- PROVIDED DATA
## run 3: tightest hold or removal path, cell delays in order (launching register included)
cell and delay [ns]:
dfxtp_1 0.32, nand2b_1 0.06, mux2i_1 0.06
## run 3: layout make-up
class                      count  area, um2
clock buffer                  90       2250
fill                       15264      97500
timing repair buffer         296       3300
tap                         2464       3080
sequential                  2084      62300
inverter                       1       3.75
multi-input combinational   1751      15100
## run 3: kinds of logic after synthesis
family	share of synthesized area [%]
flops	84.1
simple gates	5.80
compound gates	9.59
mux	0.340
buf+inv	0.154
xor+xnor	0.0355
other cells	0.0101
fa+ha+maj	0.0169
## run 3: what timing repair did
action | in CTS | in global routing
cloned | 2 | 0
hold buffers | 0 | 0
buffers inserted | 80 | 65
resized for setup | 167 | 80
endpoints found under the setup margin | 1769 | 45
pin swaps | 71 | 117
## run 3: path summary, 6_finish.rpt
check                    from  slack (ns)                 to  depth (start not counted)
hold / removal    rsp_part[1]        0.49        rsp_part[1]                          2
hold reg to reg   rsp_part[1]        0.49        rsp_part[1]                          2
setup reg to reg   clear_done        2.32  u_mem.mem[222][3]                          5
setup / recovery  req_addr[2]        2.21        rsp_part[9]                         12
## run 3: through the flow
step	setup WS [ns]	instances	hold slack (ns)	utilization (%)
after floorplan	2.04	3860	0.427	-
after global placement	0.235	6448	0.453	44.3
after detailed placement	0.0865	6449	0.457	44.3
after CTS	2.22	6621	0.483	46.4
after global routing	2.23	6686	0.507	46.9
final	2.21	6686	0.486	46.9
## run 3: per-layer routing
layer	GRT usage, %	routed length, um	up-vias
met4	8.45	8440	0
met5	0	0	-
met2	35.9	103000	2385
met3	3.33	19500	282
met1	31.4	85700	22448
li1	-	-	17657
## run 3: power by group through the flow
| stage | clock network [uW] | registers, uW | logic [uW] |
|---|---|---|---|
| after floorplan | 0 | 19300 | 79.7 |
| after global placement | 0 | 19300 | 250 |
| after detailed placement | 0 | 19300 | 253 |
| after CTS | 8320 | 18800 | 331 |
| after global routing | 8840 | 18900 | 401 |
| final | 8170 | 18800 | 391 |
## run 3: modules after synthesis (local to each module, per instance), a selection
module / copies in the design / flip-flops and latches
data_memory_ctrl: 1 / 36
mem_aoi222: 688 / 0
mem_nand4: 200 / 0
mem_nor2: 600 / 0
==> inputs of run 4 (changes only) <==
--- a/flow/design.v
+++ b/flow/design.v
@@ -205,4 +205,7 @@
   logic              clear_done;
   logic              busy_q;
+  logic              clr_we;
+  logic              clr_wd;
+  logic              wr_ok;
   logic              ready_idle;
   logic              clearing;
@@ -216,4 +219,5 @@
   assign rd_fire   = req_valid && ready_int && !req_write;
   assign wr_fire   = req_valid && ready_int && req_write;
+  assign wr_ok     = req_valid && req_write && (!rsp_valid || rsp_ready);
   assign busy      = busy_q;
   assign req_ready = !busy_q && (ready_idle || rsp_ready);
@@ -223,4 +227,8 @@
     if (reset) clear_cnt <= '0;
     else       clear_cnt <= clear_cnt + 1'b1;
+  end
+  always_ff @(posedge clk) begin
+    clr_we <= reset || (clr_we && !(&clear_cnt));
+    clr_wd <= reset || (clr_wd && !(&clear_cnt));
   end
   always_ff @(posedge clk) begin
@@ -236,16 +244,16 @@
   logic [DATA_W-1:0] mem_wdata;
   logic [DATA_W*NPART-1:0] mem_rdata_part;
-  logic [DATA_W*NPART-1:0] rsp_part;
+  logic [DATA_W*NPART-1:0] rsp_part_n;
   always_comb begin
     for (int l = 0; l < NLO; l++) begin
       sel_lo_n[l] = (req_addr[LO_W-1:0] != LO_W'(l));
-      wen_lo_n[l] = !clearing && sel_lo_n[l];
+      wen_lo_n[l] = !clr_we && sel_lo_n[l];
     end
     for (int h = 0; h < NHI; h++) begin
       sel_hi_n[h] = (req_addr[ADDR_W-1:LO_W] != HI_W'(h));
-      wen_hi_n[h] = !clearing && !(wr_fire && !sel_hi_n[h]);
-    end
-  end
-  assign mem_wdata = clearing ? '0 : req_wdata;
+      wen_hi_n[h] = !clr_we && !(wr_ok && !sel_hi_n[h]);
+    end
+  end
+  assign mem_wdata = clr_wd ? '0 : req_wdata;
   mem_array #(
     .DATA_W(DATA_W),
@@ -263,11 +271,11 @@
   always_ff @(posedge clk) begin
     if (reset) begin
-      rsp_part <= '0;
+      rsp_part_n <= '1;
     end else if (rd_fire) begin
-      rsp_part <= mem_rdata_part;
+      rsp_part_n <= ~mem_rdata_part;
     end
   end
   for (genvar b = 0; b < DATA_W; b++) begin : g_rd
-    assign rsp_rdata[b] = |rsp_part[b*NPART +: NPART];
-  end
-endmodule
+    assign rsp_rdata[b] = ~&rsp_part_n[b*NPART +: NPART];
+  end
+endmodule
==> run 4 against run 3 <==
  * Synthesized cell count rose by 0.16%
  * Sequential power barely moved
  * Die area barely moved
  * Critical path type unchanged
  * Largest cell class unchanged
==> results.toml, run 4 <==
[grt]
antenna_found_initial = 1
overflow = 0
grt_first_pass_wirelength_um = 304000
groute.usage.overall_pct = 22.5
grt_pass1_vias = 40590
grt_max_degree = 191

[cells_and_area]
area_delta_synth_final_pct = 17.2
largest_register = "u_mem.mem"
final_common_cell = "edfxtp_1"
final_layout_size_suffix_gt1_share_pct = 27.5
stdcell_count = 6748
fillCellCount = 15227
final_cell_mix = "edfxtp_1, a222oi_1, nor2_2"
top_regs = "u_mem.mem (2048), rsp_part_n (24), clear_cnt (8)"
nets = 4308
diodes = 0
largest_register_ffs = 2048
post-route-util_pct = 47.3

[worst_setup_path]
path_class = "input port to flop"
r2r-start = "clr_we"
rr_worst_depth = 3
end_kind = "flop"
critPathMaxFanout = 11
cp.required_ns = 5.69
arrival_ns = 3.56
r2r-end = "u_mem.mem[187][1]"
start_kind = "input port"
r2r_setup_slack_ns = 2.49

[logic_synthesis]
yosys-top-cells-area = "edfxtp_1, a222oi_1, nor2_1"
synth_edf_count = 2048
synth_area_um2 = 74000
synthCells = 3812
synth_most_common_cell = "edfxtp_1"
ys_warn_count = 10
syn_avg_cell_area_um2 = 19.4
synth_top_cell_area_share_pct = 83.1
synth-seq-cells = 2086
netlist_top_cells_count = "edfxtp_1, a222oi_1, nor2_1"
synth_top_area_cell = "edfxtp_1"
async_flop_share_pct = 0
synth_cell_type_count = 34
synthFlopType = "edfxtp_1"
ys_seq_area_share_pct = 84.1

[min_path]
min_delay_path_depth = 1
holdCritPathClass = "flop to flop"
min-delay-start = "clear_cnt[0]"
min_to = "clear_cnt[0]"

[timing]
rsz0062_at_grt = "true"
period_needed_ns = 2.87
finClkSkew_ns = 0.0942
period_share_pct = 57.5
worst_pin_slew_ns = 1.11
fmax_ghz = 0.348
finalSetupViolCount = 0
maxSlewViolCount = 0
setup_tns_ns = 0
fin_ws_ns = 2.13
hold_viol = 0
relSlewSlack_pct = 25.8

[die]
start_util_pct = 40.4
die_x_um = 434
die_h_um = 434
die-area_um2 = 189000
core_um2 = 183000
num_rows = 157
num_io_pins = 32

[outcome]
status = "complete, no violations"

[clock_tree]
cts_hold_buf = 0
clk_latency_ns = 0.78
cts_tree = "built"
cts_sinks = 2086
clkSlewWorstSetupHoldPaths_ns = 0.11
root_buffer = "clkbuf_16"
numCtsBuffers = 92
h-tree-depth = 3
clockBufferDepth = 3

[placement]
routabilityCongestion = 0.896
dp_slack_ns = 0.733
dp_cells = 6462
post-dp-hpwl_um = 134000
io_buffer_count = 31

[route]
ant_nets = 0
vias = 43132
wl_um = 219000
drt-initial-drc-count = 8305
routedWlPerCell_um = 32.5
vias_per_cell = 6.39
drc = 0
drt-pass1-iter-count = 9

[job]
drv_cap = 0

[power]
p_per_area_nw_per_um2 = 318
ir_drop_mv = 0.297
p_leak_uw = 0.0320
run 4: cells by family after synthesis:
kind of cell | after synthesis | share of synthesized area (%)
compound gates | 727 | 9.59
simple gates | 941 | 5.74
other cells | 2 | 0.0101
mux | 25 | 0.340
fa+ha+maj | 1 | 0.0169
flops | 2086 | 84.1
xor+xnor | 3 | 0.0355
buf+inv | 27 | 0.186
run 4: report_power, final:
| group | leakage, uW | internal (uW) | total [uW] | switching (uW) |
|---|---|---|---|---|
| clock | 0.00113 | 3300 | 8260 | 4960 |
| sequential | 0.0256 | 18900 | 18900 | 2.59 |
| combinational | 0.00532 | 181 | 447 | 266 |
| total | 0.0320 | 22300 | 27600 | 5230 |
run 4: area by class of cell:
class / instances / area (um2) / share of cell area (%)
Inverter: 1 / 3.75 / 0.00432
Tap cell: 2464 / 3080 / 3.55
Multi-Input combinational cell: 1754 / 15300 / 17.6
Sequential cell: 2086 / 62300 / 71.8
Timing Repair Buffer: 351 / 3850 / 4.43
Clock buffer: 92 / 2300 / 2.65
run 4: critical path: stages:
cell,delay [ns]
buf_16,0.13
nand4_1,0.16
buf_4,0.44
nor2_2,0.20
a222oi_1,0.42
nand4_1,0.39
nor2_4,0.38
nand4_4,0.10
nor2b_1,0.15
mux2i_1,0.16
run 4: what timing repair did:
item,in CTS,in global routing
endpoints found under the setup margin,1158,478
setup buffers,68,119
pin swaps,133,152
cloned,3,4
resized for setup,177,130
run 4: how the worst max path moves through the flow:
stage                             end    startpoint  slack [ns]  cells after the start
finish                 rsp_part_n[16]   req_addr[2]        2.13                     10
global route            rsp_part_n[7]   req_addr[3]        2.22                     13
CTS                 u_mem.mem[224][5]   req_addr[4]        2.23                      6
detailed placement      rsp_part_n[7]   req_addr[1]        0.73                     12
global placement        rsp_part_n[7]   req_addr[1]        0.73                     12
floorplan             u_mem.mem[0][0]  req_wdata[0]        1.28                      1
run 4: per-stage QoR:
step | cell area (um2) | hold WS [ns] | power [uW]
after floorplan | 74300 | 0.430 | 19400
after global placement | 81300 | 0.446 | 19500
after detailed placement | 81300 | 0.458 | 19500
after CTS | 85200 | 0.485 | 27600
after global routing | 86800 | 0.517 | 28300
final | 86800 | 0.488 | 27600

- REQUIREMENT
Within the records above, determine how many lines contain the word "simple". Respond with that number and no other text.

- EXERCISE ANSWER
2